I mentioned besides my personal background and connection to many poor people, that I had been studying and writing about poverty for a long time and taught at a community college.
She saw no connection between poverty and community colleges; in fact, she suggested that those who really knew poverty had a Ph.D. in poverty studies (which I agree is a fine qualification though it’s not a guarantee that people will recognize poverty’s emotional reality) or volunteered at homeless shelters. My own connection to poverty was merely a hobby. And thus ended our conversation.
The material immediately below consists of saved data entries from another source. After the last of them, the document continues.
[src/flat_wrapper.sv]
// flat-port wrapper written by rule: the top's interface ports become plain ports
module conv_mem_loader_flat 
#(
    parameter int unsigned COLUMN_LEN  = 13,
    parameter int unsigned NUM_FILTERS = 8
)
  (clk_i, rst_n_i, start_i, busy_o, done_o, error_o, bus_byte_i, bus_byte_valid_i, bus_byte_last_i, bus_byte_ready_o, bus_wr_en_o, bus_rd_en_o, bus_rd_wr_bank_o, bus_rd_wr_addr_o, bus_wr_data_o);
  conv_mem_loader_if #(.COLUMN_LEN(COLUMN_LEN), .NUM_FILTERS(NUM_FILTERS)) bus_i ();
  input  logic clk_i;
  input  logic rst_n_i;
  input  logic start_i;
  output logic busy_o;
  output logic done_o;
  output logic error_o;
  input wire logic [$bits(bus_i.byte_i)-1:0] bus_byte_i;
  input wire logic [$bits(bus_i.byte_valid_i)-1:0] bus_byte_valid_i;
  input wire logic [$bits(bus_i.byte_last_i)-1:0] bus_byte_last_i;
  output wire logic [$bits(bus_i.byte_ready_o)-1:0] bus_byte_ready_o;
  output wire logic [$bits(bus_i.wr_en_o)-1:0] bus_wr_en_o;
  output wire logic [$bits(bus_i.rd_en_o)-1:0] bus_rd_en_o;
  output wire logic [$bits(bus_i.rd_wr_bank_o)-1:0] bus_rd_wr_bank_o;
  output wire logic [$bits(bus_i.rd_wr_addr_o)-1:0] bus_rd_wr_addr_o;
  output wire logic [$bits(bus_i.wr_data_o)-1:0] bus_wr_data_o;
  assign bus_i.byte_i = bus_byte_i;
  assign bus_i.byte_valid_i = bus_byte_valid_i;
  assign bus_i.byte_last_i = bus_byte_last_i;
  assign bus_byte_ready_o = bus_i.byte_ready_o;
  assign bus_wr_en_o = bus_i.wr_en_o;
  assign bus_rd_en_o = bus_i.rd_en_o;
  assign bus_rd_wr_bank_o = bus_i.rd_wr_bank_o;
  assign bus_rd_wr_addr_o = bus_i.rd_wr_addr_o;
  assign bus_wr_data_o = bus_i.wr_data_o;
  conv_mem_loader #(.COLUMN_LEN(COLUMN_LEN), .NUM_FILTERS(NUM_FILTERS)) u_core (.clk_i(clk_i), .rst_n_i(rst_n_i), .start_i(start_i), .bus(bus_i), .busy_o(busy_o), .done_o(done_o), .error_o(error_o));
endmodule
[config.mk]
export PLATFORM = sky130hd
export DESIGN_NAME = conv_mem_loader_flat
export DESIGN_NICKNAME = d
export VERILOG_FILES = /design/src/rtl/conv_mem_loader_if.sv /design/src/rtl/conv_mem_loader.sv /design/src/flat_wrapper.sv
export SDC_FILE = /design/constraint.sdc
export NUM_CORES = 1
export LEC_CHECK = 0
export ABC_AREA = 1
export CORE_ASPECT_RATIO = 1.5
export CORE_MARGIN = 5
export CORE_UTILIZATION = 25
export DETAILED_ROUTE_END_ITERATION = 10
export GPL_TIMING_DRIVEN = 0
export MAX_ROUTING_LAYER = met4
export PLACE_DENSITY = 0.38
export SLEW_MARGIN = 20
export SYNTH_ARGS = -nofsm -noshare
export SYNTH_HDL_FRONTEND = slang
export SYNTH_SLANG_ARGS = --single-unit
[constraint.sdc]
create_clock -name clk_i -period 4.6 [get_ports clk_i]
set_input_delay 0.92 -clock clk_i [delete_from_list [all_inputs] [get_ports clk_i]]
set_output_delay 0.92 -clock clk_i [all_outputs]
set_load 0.005 [all_outputs]
--- config.mk ---
export PLATFORM = sky130hd
export DESIGN_NAME = bcd_code_xlat_seq
export DESIGN_NICKNAME = d
export VERILOG_FILES = /design/src/rtl/code_conv_pkg.sv /design/src/rtl/digit_code_xlat.sv /design/src/rtl/bcd_code_xlat_seq.sv
export SDC_FILE = /design/constraint.sdc
export NUM_CORES = 1
export LEC_CHECK = 0
export ABC_AREA = 1
export CORE_MARGIN = 1.5
export CORE_UTILIZATION = 35
export CTS_CLUSTER_DIAMETER = 120
export DETAILED_ROUTE_END_ITERATION = 12
export DONT_BUFFER_PORTS = 1
export RECOVER_POWER = 100
export SYNTH_ARGS = -nofsm -noshare
export SYNTH_HDL_FRONTEND = slang
export SYNTH_SLANG_ARGS = --single-unit
--- constraint.sdc ---
create_clock -name clk -period 6.9 [get_ports clk]
set_input_delay 1.38 -clock clk [delete_from_list [all_inputs] [get_ports clk]]
set_output_delay 1.38 -clock clk [all_outputs]
set_load 0.03 [all_outputs]
--- src/rtl/code_conv_pkg.sv ---
// Shared constants and types for the digit-serial decimal code converter.
package code_conv_pkg;

    localparam int DIGIT_W = 4;

    localparam logic [1:0] MODE_8421 = 2'd0;
    localparam logic [1:0] MODE_2421 = 2'd1;
    localparam logic [1:0] MODE_EX3  = 2'd2;
    localparam logic [1:0] MODE_RSVD = 2'd3;

    typedef enum logic [1:0] {
        IDLE = 2'd0,
        CONV = 2'd1,
        DONE = 2'd2
    } state_t;

    function automatic logic is_rsvd(input logic [1:0] mode);
        return mode == MODE_RSVD;
    endfunction

endpackage

--- src/rtl/digit_code_xlat.sv ---
// Combinational single-digit converter between 8421, 2421 and excess-3.
// A digit is first decoded to its decimal value 0-9, then re-encoded.
module digit_code_xlat
    import code_conv_pkg::*;
(
    input  logic [DIGIT_W-1:0] i_nibble,
    input  logic [1:0]         i_src_mode,
    input  logic [1:0]         i_dst_mode,
    output logic [DIGIT_W-1:0] o_nibble,
    output logic               o_err
);

    logic [DIGIT_W-1:0] w_value;
    logic               w_src_bad;

    // Decode the source nibble to a decimal value, flagging unused codes.
    always_comb begin
        w_value   = '0;
        w_src_bad = 1'b0;
        case (i_src_mode)
            MODE_8421: begin
                if (i_nibble <= 4'd9) w_value = i_nibble;
                else                  w_src_bad = 1'b1;
            end
            MODE_2421: begin
                if (i_nibble <= 4'd4)       w_value = i_nibble;
                else if (i_nibble >= 4'd11) w_value = i_nibble - 4'd6;
                else                        w_src_bad = 1'b1;
            end
            MODE_EX3: begin
                if (i_nibble >= 4'd3 && i_nibble <= 4'd12) w_value = i_nibble - 4'd3;
                else                                       w_src_bad = 1'b1;
            end
            default: w_src_bad = 1'b1;
        endcase
    end

    // Encode the decimal value in the destination code; errors force 0000.
    always_comb begin
        o_nibble = '0;
        o_err    = w_src_bad || is_rsvd(i_dst_mode);
        if (!o_err) begin
            case (i_dst_mode)
                MODE_8421: o_nibble = w_value;
                MODE_2421: o_nibble = (w_value <= 4'd4) ? w_value : w_value + 4'd6;
                MODE_EX3:  o_nibble = w_value + 4'd3;
                default:   o_nibble = '0;
            endcase
        end
    end

endmodule

--- src/rtl/bcd_code_xlat_seq.sv ---
// Digit-serial decimal code converter: captures a word, converts one digit
// per clock through a shared digit_code_xlat, then holds the result until
// the downstream handshake completes.
module bcd_code_xlat_seq
    import code_conv_pkg::*;
#(
    parameter int DIGITS = 4
) (
    input  logic                  clk,
    input  logic                  rst,
    input  logic                  in_valid,
    output logic                  in_ready,
    input  logic [4*DIGITS-1:0]   in_code,
    input  logic [1:0]            src_mode,
    input  logic [1:0]            dst_mode,
    output logic                  out_valid,
    input  logic                  out_ready,
    output logic [4*DIGITS-1:0]   out_code,
    output logic [DIGITS-1:0]     out_err
);

    localparam int CW = (DIGITS > 1) ? $clog2(DIGITS) : 1;

    state_t                r_state;
    state_t                w_next;
    logic [CW-1:0]         r_cnt;
    logic [4*DIGITS-1:0]   r_in;
    logic [1:0]            r_src;
    logic [1:0]            r_dst;
    logic [4*DIGITS-1:0]   r_out;
    logic [DIGITS-1:0]     r_err;

    logic                  w_accept;
    logic                  w_last;
    logic [DIGIT_W-1:0]    w_nib_in;
    logic [DIGIT_W-1:0]    w_nib_out;
    logic                  w_nib_err;

    assign w_accept = in_valid && in_ready;
    assign w_last   = (r_cnt == CW'(DIGITS - 1));

    // Select the digit currently addressed by the counter.
    always_comb begin
        w_nib_in = '0;
        for (int unsigned i = 0; i < DIGITS; i++) begin
            if (r_cnt == CW'(i)) w_nib_in = r_in[4*i +: 4];
        end
    end

    digit_code_xlat u_xlat (
        .i_nibble   (w_nib_in),
        .i_src_mode (r_src),
        .i_dst_mode (r_dst),
        .o_nibble   (w_nib_out),
        .o_err      (w_nib_err)
    );

    // State register with synchronous reset.
    always_ff @(posedge clk) begin
        if (rst) r_state <= IDLE;
        else     r_state <= w_next;
    end

    // Next-state logic.
    always_comb begin
        w_next = r_state;
        case (r_state)
            IDLE:    if (w_accept) w_next = CONV;
            CONV:    if (w_last) w_next = DONE;
            DONE:    if (out_ready) w_next = IDLE;
            default: w_next = IDLE;
        endcase
    end

    // Handshake outputs; in_ready is held low while reset is asserted.
    always_comb begin
        in_ready  = (r_state == IDLE) && !rst;
        out_valid = (r_state == DONE);
    end

    // Capture on acceptance, then write one converted digit per CONV cycle.
    always_ff @(posedge clk) begin
        if (rst) begin
            r_cnt <= '0;
            r_in  <= '0;
            r_src <= MODE_8421;
            r_dst <= MODE_8421;
            r_out <= '0;
            r_err <= '0;
        end else begin
            case (r_state)
                IDLE: begin
                    if (w_accept) begin
                        r_in  <= in_code;
                        r_src <= src_mode;
                        r_dst <= dst_mode;
                        r_cnt <= '0;
                        r_out <= '0;
                        r_err <= '0;
                    end
                end
                CONV: begin
                    for (int unsigned i = 0; i < DIGITS; i++) begin
                        if (r_cnt == CW'(i)) begin
                            r_out[4*i +: 4] <= w_nib_out;
                            r_err[i]        <= w_nib_err;
                        end
                    end
                    r_cnt <= w_last ? '0 : r_cnt + 1'b1;
                end
                default: ;
            endcase
        end
    end

    assign out_code = r_out;
    assign out_err  = r_err;

endmodule

-- After elaboration in Yosys (flattened, before gate mapping)
Index checks and enable logic that the tools add are counted.
Widths: inputs -> output; s select.
- order comparisons: 6
- mux-type cells: 36
- equal/unequal tests: 16
- add/sub/neg operators: 5
- reductions and logical operators: 17
- operators with widths (kind ; number):
    $mux 4 ; 15
    $pmux 16 s2 ; 1
    $pmux 4 s3 ; 2
    $mux 16 ; 1
    $reduce_and 3->1 ; 5
    $eq 2x2->1 const B ; 6
    $mux 2 ; 5
    $ne 2x2->1 const B ; 5
    $eq 2x1->1 const B ; 4
    $le 4x3->1 const B ; 2
    $le 4x4->1 const B ; 2
    $logic_not 2->1 ; 4
    $mux 1 ; 8
    $pmux 4 s2 ; 1
    $pmux 2 s3 ; 1
    $add 4x2->4 const B ; 1
    $add 4x3->4 const B ; 1
    $ge 4x2->1 const B ; 1
    $ge 4x4->1 const B ; 1
    $pmux 2 s2 ; 1
    $reduce_and 2->1 ; 2
    $sub 4x2->4 const B ; 1
    $sub 4x3->4 const B ; 1
    $logic_and 1x1->1 ; 3
    6 further kinds ; 6
- register bits after elaboration: 44
- logic and storage cells: 93
- input bits: 24

-- Logic depth before layout (Yosys ltp)
- depth after elaboration: 15
- depth in mapped cells: 27

-- Modules after synthesis
A second synthesis with hierarchy kept.
- cells, all modules: 364
- area, all modules: 2522.4 µm²
- by module, submodules not included (module ; area each (µm²) ; sequential area each (µm²) ; cells each ; instances):
    bcd_code_xlat_seq ; 1924.3 ; 880.8 ; 253 ; 1
    digit_code_xlat ; 598.1 ; 0.0 ; 111 ; 1

-- Least setup slack after synthesis
OpenSTA, ideal clock, no wires.
- kind: input to output
- start point: input rst
- end point: output in_ready
- cell stages on the path: 1
- buffers on the path: 0
- path slack: 3442 ps
- arrival: 2078 ps
- cells stage by stage: nor3_1
- cells in the longest elaborated chain, start to end: 2
- RTL lines (element ; line ; RTL):
    from (decl) ; bcd_code_xlat_seq.sv:10 ; input logic rst,
    $logic_not 1->1 ; bcd_code_xlat_seq.sv:77 ; in_ready = (r_state == IDLE) && !rst;
    $logic_and 1x1->1 ; bcd_code_xlat_seq.sv:77 ;
    to (decl) ; bcd_code_xlat_seq.sv:12 ; output logic in_ready,
Every way passes these cells.

-- Worst setup path in the final report
- start point: register r_cnt[0]
- end point: register r_out[3] (netlist: out_code[3])
- cells in the longest elaborated chain, start to end: 15
- elaborated cells on any way between the ends: 37
- RTL lines (element ; line ; RTL):
    from (decl) ; bcd_code_xlat_seq.sv:26 ; logic [CW-1:0] r_cnt;
    from (signal assigned) ; bcd_code_xlat_seq.sv:109 ; r_cnt <= w_last ? '0 : r_cnt + 1'b1;
    $logic_not 2->1 ; bcd_code_xlat_seq.sv:46, bcd_code_xlat_seq.sv:104 ;
    $mux 4 (4 in series) ; bcd_code_xlat_seq.sv:46 ; if (r_cnt == CW'(i)) w_nib_in = r_in[4*i +: 4];
    $sub 4x3->4, or another cell as far along ; digit_code_xlat.sv:27 ; else if (i_nibble >= 4'd11) w_value = i_nibble - 4'd6;
    $mux 4 / $logic_and 1x1->1 (equally long branches) ; digit_code_xlat.sv:27, digit_code_xlat.sv:31 ;
    $mux 4, on equally long branches ; digit_code_xlat.sv:26, digit_code_xlat.sv:31 ;
    $pmux 4 s3 ; digit_code_xlat.sv:20 ; case (i_src_mode)
    $add 4x3->4 / $le 4x3->1 (equally long branches) ; digit_code_xlat.sv:45 ; MODE_2421: o_nibble = (w_value <= 4'd4) ? w_value : w_value + 4'd6;
    $mux 4 ; digit_code_xlat.sv:45 ;
    $pmux 4 s3 ; digit_code_xlat.sv:43 ; case (i_dst_mode)
    $mux 4 ; digit_code_xlat.sv:42 ; if (!o_err) begin
    $mux 4 ; bcd_code_xlat_seq.sv:104 ; if (r_cnt == CW'(i)) begin
    $pmux 16 s2 ; bcd_code_xlat_seq.sv:91 ; case (r_state)
    to (signal, indexed assignment) ; bcd_code_xlat_seq.sv:105 ; r_out[4*i +: 4] <= w_nib_out;
    to (decl) ; bcd_code_xlat_seq.sv:30 ; logic [4*DIGITS-1:0] r_out;
Several ways; a longest one is shown, not always the timed one. The select of a mux whose other input is x is not followed.
A chain may end at the register's enable or synchronous reset.

==> results.txt <==
- Run status: finished, final reports clean
* Most common library cell in the layout ignoring fill and taps: sky130_fd_sc_hd__nand2_1
* PnR worst setup slack: 3.18 ns
- H-tree depth reported by CTS: 2
- Final Hold Fails: 0
- For the pin with the worst max-slew slack, the measured transition is 1.32 ns.
- Power share of the sequential group: 0.463
* CP Data Arrival Time: 3.94 ns
- Setup bufs post-CTS: 0
* Fmax achieved: 269 MHz
- Number of cells traversed by the worst register-to-register path: 25
* Clock Path Buffers: 2
- Final core utilization: 0.376
- From synthesis to final layout, the design area changed by 5.07%.
* Hold endpoint: r_in[13]
- In the layout the commonest cells are sky130_fd_sc_hd__nand2_1, sky130_fd_sc_hd__nand3_1, sky130_fd_sc_hd__dfxtp_1.
* Vias post-DR: 2132
* Critical R2R Launch: r_cnt[0]
- Share of power burned in combinational logic: 0.294
- Counting instances, the worst hold path has a depth of 2.
- Counting tap cells, the placed design contains a total of 407 instances.
* Final wirelength: 5250 um
- Tot GR Track Use: 0.149
- In this run the critical register-to-register path is captured at out_code[3].
- Along the worst path, the maximum fanout reaches 6.
- In this run the tightest slew margin relative to its limit is 0.117.
- Clock-pin slew on the worst setup and hold paths: 0.08 ns
- After detailed routing, the average wire length per cell comes to 12.6 um.
- The die is 86.2 um tall.
* Switching power summed over all nets: 0.267 mW
- The mapped netlist covers 0.00242 sq mm.
- After synthesis, the netlist uses 26 different library cells.
- Setup Total Neg Slack: 0 ns
* Largest net degree at the start of global routing: 40
* Count of buffers from port buffering: 0
- Via density: 5.14
- Startpoint type of the worst setup path: flop
* Max-cap violations: 0
- The critical path is of the flop to flop type.
- The share of the Yosys chip area taken by registers is 0.364.
- Summed over all cells, the static leakage comes to 1.15 nW.
- OpenSTA, run right after detailed placement, puts the worst setup slack at 3.41 ns.
* Hold Crit Class: flop to flop
- At the later pin of the worst-skew pair, clock insertion delay measures 0.29 ns.
- The floorplan has 30 rows.
* Cell-internal power: 0.424 mW
- Once layout is complete, the cells apart from fillers number 415.
- Worst reg2reg setup slack: 3.18 ns
- Setup repair after global routing left no endpoint under its margin.
* Average footprint of a synthesized cell: 7.22 sq um
- The worst-case IR drop observed on VDD is 122 uV.
* Net switching fraction of the power: 0.386
* Standard cell with the maximum stage delay on the critical path: sky130_fd_sc_hd__dfxtp_1
- Clock tree synthesis inserted a total of 5 buffers.
- Net count, final: 370
- Endpoint class of the critical path: flop
* Net count after synthesis: 371
- Power per cell area: 272 mW/mm^2
- In this design, the stage delay of the slowest critical-path cell is 0.36 ns.
- Number of optimization iterations in the first detailed-route pass: 4
- The initial utilization of the core area, before any placement, comes to 0.358.
- Final GP Congestion: 0.814
* Cell at the root of the clock tree: sky130_fd_sc_hd__clkbuf_8
* Clock network fraction of design power: 0.243
* Starting DRT DRC Count: 100
* Final Max Tran Viols: 0
- Area of the core: 0.00676 sq mm
- Die Span X: 86.2 um
- Final critical-path required period: 3.72 ns
- Of the cells placed in the final design, the portion with a size suffix greater than 1 is 0.104.
* I/O pins: 46
- Dividing the final minimum period by the clock period gives 0.539.
- Hold is met by 0.459 ns.
- Post-DP HPWL: 3980 um
- The startpoint identified for the worst hold timing path is r_in[13].
- TritonCTS built the clock tree.
- The number of global-route vias before repair is 1990.
- Yosys warnings: 0
- The number of antenna diodes in the final layout is 0.
* FF+latch count, synth: 44
- # clock sinks: 44
- Global route total overflow: 0
* Final setup vio count: 0
- The first global-routing pass estimated 9030 um of wire.
* Resize count post-CTS: 0
* Crit path required time: 7.12 ns
- # DRC: 0
- Worst-case clock skew: 0.00955 ns
- Cts hold-fix bufs: 0
- In the synthesized netlist, the number of instances is 335.
* Remaining antenna violation count: 0
- The cell that appears most often on the critical path is sky130_fd_sc_hd__inv_1.
* Die outline area: 0.00742 sq mm
* Initial antenna violation count: 0
-- cells in the mapped netlist --
| library cell | number | area, sq um |
|---|---|---|
| sky130_fd_sc_hd__a211oi_1 | 1 | 7.51 |
| sky130_fd_sc_hd__a21oi_1 | 36 | 180 |
| sky130_fd_sc_hd__a21oi_2 | 5 | 43.8 |
| sky130_fd_sc_hd__a21oi_4 | 1 | 16.3 |
| sky130_fd_sc_hd__buf_1 | 1 | 3.75 |
| sky130_fd_sc_hd__buf_4 | 1 | 7.51 |
| sky130_fd_sc_hd__clkbuf_1 | 7 | 26.3 |
| sky130_fd_sc_hd__dfxtp_1 | 44 | 881 |
| sky130_fd_sc_hd__ha_1 | 12 | 150 |
| sky130_fd_sc_hd__inv_1 | 34 | 128 |
| sky130_fd_sc_hd__inv_2 | 4 | 15.0 |
| sky130_fd_sc_hd__inv_4 | 1 | 6.26 |
| sky130_fd_sc_hd__nand2_1 | 70 | 263 |
| sky130_fd_sc_hd__nand2_2 | 8 | 50.1 |
| sky130_fd_sc_hd__nand2_4 | 6 | 67.6 |
| sky130_fd_sc_hd__nand3_1 | 42 | 210 |
| sky130_fd_sc_hd__nand3_2 | 4 | 40.0 |
| sky130_fd_sc_hd__nand3_4 | 2 | 35.0 |
| sky130_fd_sc_hd__nand3b_1 | 1 | 7.51 |
| sky130_fd_sc_hd__nor2_1 | 13 | 48.8 |
| sky130_fd_sc_hd__nor2_2 | 3 | 18.8 |
| sky130_fd_sc_hd__nor3_1 | 1 | 5.00 |
| sky130_fd_sc_hd__o211ai_2 | 1 | 12.5 |
| sky130_fd_sc_hd__o21ai_0 | 32 | 160 |
| sky130_fd_sc_hd__o21ai_1 | 2 | 10.0 |
| sky130_fd_sc_hd__o21ai_2 | 3 | 26.3 |
-- critical path, delay by kind of cell, from the launching register on --
kind	cells	cell delay (ns)
buf+inv	7	0.77
fa+ha+maj	3	0.70
compound gates	3	0.43
flops	1	0.36
simple gates	12	1.38
-- how the worst max path moves through the flow --
stage | start | end | slack [ns] | cells past startpoint
2_1_floorplan | rst | in_ready | 3.44 | 1
3_3_place_gp | rst | in_ready | 3.41 | 1
3_5_place_dp | rst | in_ready | 3.41 | 1
4_1_cts | rst | in_ready | 3.41 | 1
5_1_grt | r_cnt[0] | out_code[9] | 2.76 | 24
6_report | r_cnt[0] | out_code[3] | 3.18 | 25
-- registers in the layout (all words and copies together) (netlist names) --
| name | flops |
|---|---|
| r_state | 2 |
| out_err | 4 |
| out_code | 16 |
| r_dst | 2 |
| r_src | 2 |
| r_in | 16 |
| r_cnt | 2 |
-- stage by stage --
| stage | instance area, sq um | total power, mW |
|---|---|---|
| 6_report | 2540 | 0.691 |
| 5_1_grt | 2540 | 0.740 |
| 4_1_cts | 2590 | 0.706 |
| 3_5_place_dp | 2490 | 0.538 |
| 3_3_place_gp | 2490 | 0.534 |
| 2_1_floorplan | 2420 | 0.495 |
-- area by class of cell --
| type | count | area [sq um] |
|---|---|---|
| Tap cell | 80 | 100 |
| Fill cell | 759 | 4210 |
| Clock inverter | 2 | 15.0 |
| Inverter | 39 | 149 |
| Clock buffer | 6 | 82.6 |
| Sequential cell | 44 | 881 |
| Multi-Input combinational cell | 243 | 1310 |
| Timing Repair Buffer | 1 | 3.75 |
-- metal layers --
metal | wire (um) | GRT usage
met2 | 2500 | 0.244
met3 | 196 | 0.0212
met4 | 62 | 0.0455
met1 | 2490 | 0.204
met5 | 0 | 0
-- power by group through the flow --
| stage | registers [mW] | clock network [mW] | logic [mW] |
|---|---|---|---|
| finish | 0.320 | 0.168 | 0.203 |
| global route | 0.323 | 0.183 | 0.235 |
| CTS | 0.320 | 0.174 | 0.212 |
| detailed placement | 0.326 | 0 | 0.212 |
| global placement | 0.326 | 0 | 0.208 |
| floorplan | 0.321 | 0 | 0.174 |
-- cells by family (layout without fill, tap and decap cells) --
family / Yosys count / in the layout / synth area share
fa+ha+maj: 12 / 12 / 0.0620
buf+inv: 48 / 48 / 0.0770
compound gates: 81 / 81 / 0.189
simple gates: 150 / 150 / 0.308
flops: 44 / 44 / 0.364
Note: power is estimated with default switching activity, not from simulation.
Quite apart from the sting of personal rejection, I mulled over the implications of her comments. How many journalists, generalists almost by definition, think that the only poverty around us or the only poverty that counts is people who go to homeless shelters (one can’t say they “live” there; getting kicked out at 6:00 AM and having no place to store your possessions hardly represents “living”) or who are falling down dead in rags on the sidewalk? Apparently, there are no working poor. Valuable though volunteering at a homeless shelter is, what a limited perspective! What a tiny and atypical cross-section of poverty. I almost laughed out loud, a bitter laugh to be sure, at her belief that community colleges don’t involve poor people.
Later in the conference, a speaker mentioned that one of the prerequisites for writing a book was “financial security,” enough to allow you a year off to promote your book. Ironically, this was a conference specifically devoted to “writing for change” (and overall, a commendable conference, I hasten to add, with some wonderful speakers, scholarships for needy attendees, and a truckload of valuable information, but a few sharp thorns of classism poked out here and there.)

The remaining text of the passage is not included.